==> src/rtl/dcache_to_mem_converter.sv <==
// dcache_to_mem_converter
//   Bridges a CVA6 dcache request port (this block responds) to the MEM bus
//   (this block initiates). Only one transaction is in flight at a time.
//   Loads use the two-phase index/tag handshake. Stores present the full
//   address in the request cycle.
//
// Ports
//   clk_i, rst_ni     clock, asynchronous active-low reset
//   req_port_i/_o     dcache request / response structs
//   m_mem_*           MEM bus initiator (req/gnt, valid, addr, r/wdata, we, be, error)
//   err_o             one-cycle pulse: errored response or timeout
//   busy_o            FSM not in IDLE
//
// Optional feature
//   DCACHE_MEM_CONV_TIMEOUT_EN: when defined, ISSUE/WAIT_RESP are bounded
//   by TimeoutCycles. On expiry the FSM returns to IDLE, err_o pulses, and a
//   load is answered with zero data.

package dcache_to_mem_converter_pkg;

  typedef struct packed {
    int unsigned XLEN;
    int unsigned DCACHE_INDEX_WIDTH;
    int unsigned DCACHE_TAG_WIDTH;
    int unsigned DcacheIdWidth;
  } cva6_cfg_t;

  localparam int unsigned DefXlen   = 64;
  localparam int unsigned DefIdxW   = 12;
  localparam int unsigned DefTagW   = 44;
  localparam int unsigned DefIdW    = 2;

  localparam cva6_cfg_t cva6_cfg_empty = '{
    XLEN:               DefXlen,
    DCACHE_INDEX_WIDTH: DefIdxW,
    DCACHE_TAG_WIDTH:   DefTagW,
    DcacheIdWidth:      DefIdW
  };

  typedef struct packed {
    logic [DefIdxW-1:0]   address_index;
    logic [DefTagW-1:0]   address_tag;
    logic [DefXlen-1:0]   data_wdata;
    logic                 data_req;
    logic                 data_we;
    logic [DefXlen/8-1:0] data_be;
    logic [DefIdW-1:0]    data_id;
    logic                 kill_req;
    logic                 tag_valid;
  } default_dcache_req_i_t;

  typedef struct packed {
    logic                 data_gnt;
    logic                 data_rvalid;
    logic [DefIdW-1:0]    data_rid;
    logic [DefXlen-1:0]   data_rdata;
  } default_dcache_req_o_t;

endpackage

module dcache_to_mem_converter #(
  parameter dcache_to_mem_converter_pkg::cva6_cfg_t CVA6Cfg =
    dcache_to_mem_converter_pkg::cva6_cfg_empty,
  parameter type dcache_req_i_t = dcache_to_mem_converter_pkg::default_dcache_req_i_t,
  parameter type dcache_req_o_t = dcache_to_mem_converter_pkg::default_dcache_req_o_t,
  parameter int unsigned TimeoutCycles = 256
) (
  input  logic                        clk_i,
  input  logic                        rst_ni,
  input  dcache_req_i_t               req_port_i,
  output dcache_req_o_t               req_port_o,
  output logic                        m_mem_req,
  input  logic                        m_mem_gnt,
  input  logic                        m_mem_valid,
  output logic [CVA6Cfg.XLEN-1:0]     m_mem_addr,
  input  logic [CVA6Cfg.XLEN-1:0]     m_mem_rdata,
  output logic [CVA6Cfg.XLEN-1:0]     m_mem_wdata,
  output logic                        m_mem_we,
  output logic [CVA6Cfg.XLEN/8-1:0]   m_mem_be,
  input  logic                        m_mem_error,
  output logic                        err_o,
  output logic                        busy_o
);

  localparam int unsigned XLEN  = CVA6Cfg.XLEN;
  localparam int unsigned IDX_W = CVA6Cfg.DCACHE_INDEX_WIDTH;
  localparam int unsigned TAG_W = CVA6Cfg.DCACHE_TAG_WIDTH;
  localparam int unsigned ID_W  = CVA6Cfg.DcacheIdWidth;
  localparam int unsigned BE_W  = XLEN / 8;

  typedef enum logic [1:0] {
    IDLE      = 2'd0,
    WAIT_TAG  = 2'd1,
    ISSUE     = 2'd2,
    WAIT_RESP = 2'd3
  } state_e;

  state_e            state_q, state_d;
  logic [IDX_W-1:0]  idx_q, idx_d;
  logic [TAG_W-1:0]  tag_q, tag_d;
  logic              we_q, we_d;
  logic [BE_W-1:0]   be_q, be_d;
  logic [XLEN-1:0]   wdata_q, wdata_d;
  logic [ID_W-1:0]   id_q, id_d;
  logic [XLEN-1:0]   rdata_q, rdata_d;
  logic              rvalid_q, rvalid_d;

  logic              gnt;
  logic              timeout;
  logic [XLEN-1:0]   addr_full;

`ifdef DCACHE_MEM_CONV_TIMEOUT_EN
  localparam int unsigned CNT_W = $clog2(TimeoutCycles + 1);
  logic [CNT_W-1:0]  cnt_q, cnt_d;

  assign timeout = ((state_q == ISSUE) || (state_q == WAIT_RESP)) &&
                   (cnt_q == CNT_W'(TimeoutCycles));
`else
  logic unused_timeout_cfg;
  assign unused_timeout_cfg = (TimeoutCycles == 0);
  assign timeout = 1'b0;
`endif

  // Zero-extend or truncate {tag,index} to XLEN; doubleword aligned, byte
  // position is carried by be alone.
  assign addr_full = XLEN'({tag_q, idx_q});

  always_comb begin
    state_d  = state_q;
    idx_d    = idx_q;
    tag_d    = tag_q;
    we_d     = we_q;
    be_d     = be_q;
    wdata_d  = wdata_q;
    id_d     = id_q;
    rdata_d  = rdata_q;
    rvalid_d = 1'b0;
    gnt      = 1'b0;
    m_mem_req = 1'b0;
    err_o    = 1'b0;
`ifdef DCACHE_MEM_CONV_TIMEOUT_EN
    cnt_d    = cnt_q;
`endif

    unique case (state_q)
      IDLE: begin
        // IDLE is re-entered in the rvalid cycle; holding off the grant there
        // keeps gnt and rvalid mutually exclusive.
        gnt = req_port_i.data_req & ~rvalid_q;
        if (gnt) begin
          idx_d   = req_port_i.address_index;
          we_d    = req_port_i.data_we;
          be_d    = req_port_i.data_be;
          wdata_d = req_port_i.data_wdata;
          id_d    = req_port_i.data_id;
          if (req_port_i.data_we) begin
            tag_d   = req_port_i.address_tag;
            state_d = ISSUE;
`ifdef DCACHE_MEM_CONV_TIMEOUT_EN
            cnt_d   = '0;
`endif
          end else begin
            state_d = WAIT_TAG;
          end
        end
      end

      WAIT_TAG: begin
        if (req_port_i.kill_req) begin
          state_d = IDLE;
        end else if (req_port_i.tag_valid) begin
          tag_d   = req_port_i.address_tag;
          state_d = ISSUE;
`ifdef DCACHE_MEM_CONV_TIMEOUT_EN
          cnt_d   = '0;
`endif
        end
      end

      ISSUE: begin
`ifdef DCACHE_MEM_CONV_TIMEOUT_EN
        cnt_d = cnt_q + 1'b1;
`endif
        // Request is withdrawn in the expiry cycle so a coincident grant
        // cannot start an access the FSM no longer tracks.
        if (!timeout) begin
          m_mem_req = 1'b1;
          if (m_mem_gnt) state_d = WAIT_RESP;
        end
      end

      WAIT_RESP: begin
`ifdef DCACHE_MEM_CONV_TIMEOUT_EN
        cnt_d = cnt_q + 1'b1;
`endif
        if (!timeout && m_mem_valid) begin
          state_d  = IDLE;
          err_o    = m_mem_error;
          rvalid_d = ~we_q;
          if (!we_q) rdata_d = m_mem_rdata;
        end
      end

      default: state_d = IDLE;
    endcase

    if (timeout) begin
      state_d  = IDLE;
      err_o    = 1'b1;
      rvalid_d = ~we_q;
      if (!we_q) rdata_d = '0;
    end
  end

  always_ff @(posedge clk_i or negedge rst_ni) begin
    if (!rst_ni) begin
      state_q  <= IDLE;
      idx_q    <= '0;
      tag_q    <= '0;
      we_q     <= 1'b0;
      be_q     <= '0;
      wdata_q  <= '0;
      id_q     <= '0;
      rdata_q  <= '0;
      rvalid_q <= 1'b0;
`ifdef DCACHE_MEM_CONV_TIMEOUT_EN
      cnt_q    <= '0;
`endif
    end else begin
      state_q  <= state_d;
      idx_q    <= idx_d;
      tag_q    <= tag_d;
      we_q     <= we_d;
      be_q     <= be_d;
      wdata_q  <= wdata_d;
      id_q     <= id_d;
      rdata_q  <= rdata_d;
      rvalid_q <= rvalid_d;
`ifdef DCACHE_MEM_CONV_TIMEOUT_EN
      cnt_q    <= cnt_d;
`endif
    end
  end

  assign m_mem_addr  = addr_full & ~XLEN'(7);
  assign m_mem_wdata = wdata_q;
  assign m_mem_we    = we_q;
  assign m_mem_be    = be_q;
  assign busy_o      = (state_q != IDLE);

  always_comb begin
    req_port_o             = '0;
    req_port_o.data_gnt    = gnt;
    req_port_o.data_rvalid = rvalid_q;
    req_port_o.data_rid    = id_q;
    req_port_o.data_rdata  = rdata_q;
  end

endmodule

━━━━━━

**YOUR INSTRUCTIONS**
Of all the entries above, retype exactly the lines from the line with "parameter dcache_to_mem_converter_pkg::cva6_cfg_t CVA6Cfg" to the line with "localparam int unsigned TAG_W", both included, and no others.

**SOLUTION TO THIS TASK**
  parameter dcache_to_mem_converter_pkg::cva6_cfg_t CVA6Cfg =
    dcache_to_mem_converter_pkg::cva6_cfg_empty,
  parameter type dcache_req_i_t = dcache_to_mem_converter_pkg::default_dcache_req_i_t,
  parameter type dcache_req_o_t = dcache_to_mem_converter_pkg::default_dcache_req_o_t,
  parameter int unsigned TimeoutCycles = 256
) (
  input  logic                        clk_i,
  input  logic                        rst_ni,
  input  dcache_req_i_t               req_port_i,
  output dcache_req_o_t               req_port_o,
  output logic                        m_mem_req,
  input  logic                        m_mem_gnt,
  input  logic                        m_mem_valid,
  output logic [CVA6Cfg.XLEN-1:0]     m_mem_addr,
  input  logic [CVA6Cfg.XLEN-1:0]     m_mem_rdata,
  output logic [CVA6Cfg.XLEN-1:0]     m_mem_wdata,
  output logic                        m_mem_we,
  output logic [CVA6Cfg.XLEN/8-1:0]   m_mem_be,
  input  logic                        m_mem_error,
  output logic                        err_o,
  output logic                        busy_o
);

  localparam int unsigned XLEN  = CVA6Cfg.XLEN;
  localparam int unsigned IDX_W = CVA6Cfg.DCACHE_INDEX_WIDTH;
  localparam int unsigned TAG_W = CVA6Cfg.DCACHE_TAG_WIDTH;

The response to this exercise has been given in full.